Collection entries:
--- config.mk ---
export PLATFORM = sky130hd
export DESIGN_NAME = branch_cond_unit
export DESIGN_NICKNAME = d
export VERILOG_FILES = /design/src/rtl/branch_cond_unit.sv
export SDC_FILE = /design/constraint.sdc
export NUM_CORES = 1
export LEC_CHECK = 0
export ABC_AREA = 1
export CAP_MARGIN = 25
export CORE_MARGIN = 4
export CORE_UTILIZATION = 45
export CTS_CLUSTER_DIAMETER = 150
export DETAILED_ROUTE_END_ITERATION = 7
export PLACE_DENSITY = 0.75
export SLEW_MARGIN = 20
export SYNTH_ARGS = -nofsm -noshare
export SYNTH_HDL_FRONTEND = slang
export SYNTH_SLANG_ARGS = --single-unit
export TNS_END_PERCENT = 10
--- constraint.sdc ---
create_clock -name clock -period 2.8 [get_ports clock]
set_clock_uncertainty 0.05 [all_clocks]
set_input_delay 0.28 -clock clock [delete_from_list [all_inputs] [get_ports clock]]
set_output_delay 0.28 -clock clock [all_outputs]
set_load 0.005 [all_outputs]
### src/rtl/seq11011_pkg.sv
// Shared definitions for the 11011 sync-word transmitter and the matching sequence detectors.
package seq11011_pkg;

   localparam int unsigned SYNC_LEN      = 5;
   localparam logic [SYNC_LEN-1:0] SYNC_WORD_DEF = 5'b11011;
   localparam int unsigned PAYLOAD_W_DEF = 8;
   localparam int unsigned FRAME_LEN_DEF = SYNC_LEN + PAYLOAD_W_DEF + 1;

   typedef enum logic [1:0] {
      IDLE,
      SYNC,
      DATA,
      PAR
   } tx_state_e;

   // Overlapping 11011 detector states: each name is the longest matched prefix.
   typedef enum logic [2:0] {
      DET_S0,
      DET_S1,
      DET_S11,
      DET_S110,
      DET_S1101,
      DET_HIT
   } det_state_e;

   // Bit at position pos of word, counted from the MSB; 0 once past the end.
   function automatic logic sync_bit(input logic [SYNC_LEN-1:0] word, input int unsigned pos);
      logic [SYNC_LEN-1:0] w;
      w = word << pos;
      return w[SYNC_LEN-1];
   endfunction

endpackage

■ To do: Your answer must be an exact copy of every record.

■ Response to the task:
--- config.mk ---
export PLATFORM = sky130hd
export DESIGN_NAME = branch_cond_unit
export DESIGN_NICKNAME = d
export VERILOG_FILES = /design/src/rtl/branch_cond_unit.sv
export SDC_FILE = /design/constraint.sdc
export NUM_CORES = 1
export LEC_CHECK = 0
export ABC_AREA = 1
export CAP_MARGIN = 25
export CORE_MARGIN = 4
export CORE_UTILIZATION = 45
export CTS_CLUSTER_DIAMETER = 150
export DETAILED_ROUTE_END_ITERATION = 7
export PLACE_DENSITY = 0.75
export SLEW_MARGIN = 20
export SYNTH_ARGS = -nofsm -noshare
export SYNTH_HDL_FRONTEND = slang
export SYNTH_SLANG_ARGS = --single-unit
export TNS_END_PERCENT = 10
--- constraint.sdc ---
create_clock -name clock -period 2.8 [get_ports clock]
set_clock_uncertainty 0.05 [all_clocks]
set_input_delay 0.28 -clock clock [delete_from_list [all_inputs] [get_ports clock]]
set_output_delay 0.28 -clock clock [all_outputs]
set_load 0.005 [all_outputs]
### src/rtl/seq11011_pkg.sv
// Shared definitions for the 11011 sync-word transmitter and the matching sequence detectors.
package seq11011_pkg;

   localparam int unsigned SYNC_LEN      = 5;
   localparam logic [SYNC_LEN-1:0] SYNC_WORD_DEF = 5'b11011;
   localparam int unsigned PAYLOAD_W_DEF = 8;
   localparam int unsigned FRAME_LEN_DEF = SYNC_LEN + PAYLOAD_W_DEF + 1;

   typedef enum logic [1:0] {
      IDLE,
      SYNC,
      DATA,
      PAR
   } tx_state_e;

   // Overlapping 11011 detector states: each name is the longest matched prefix.
   typedef enum logic [2:0] {
      DET_S0,
      DET_S1,
      DET_S11,
      DET_S110,
      DET_S1101,
      DET_HIT
   } det_state_e;

   // Bit at position pos of word, counted from the MSB; 0 once past the end.
   function automatic logic sync_bit(input logic [SYNC_LEN-1:0] word, input int unsigned pos);
      logic [SYNC_LEN-1:0] w;
      w = word << pos;
      return w[SYNC_LEN-1];
   endfunction

endpackage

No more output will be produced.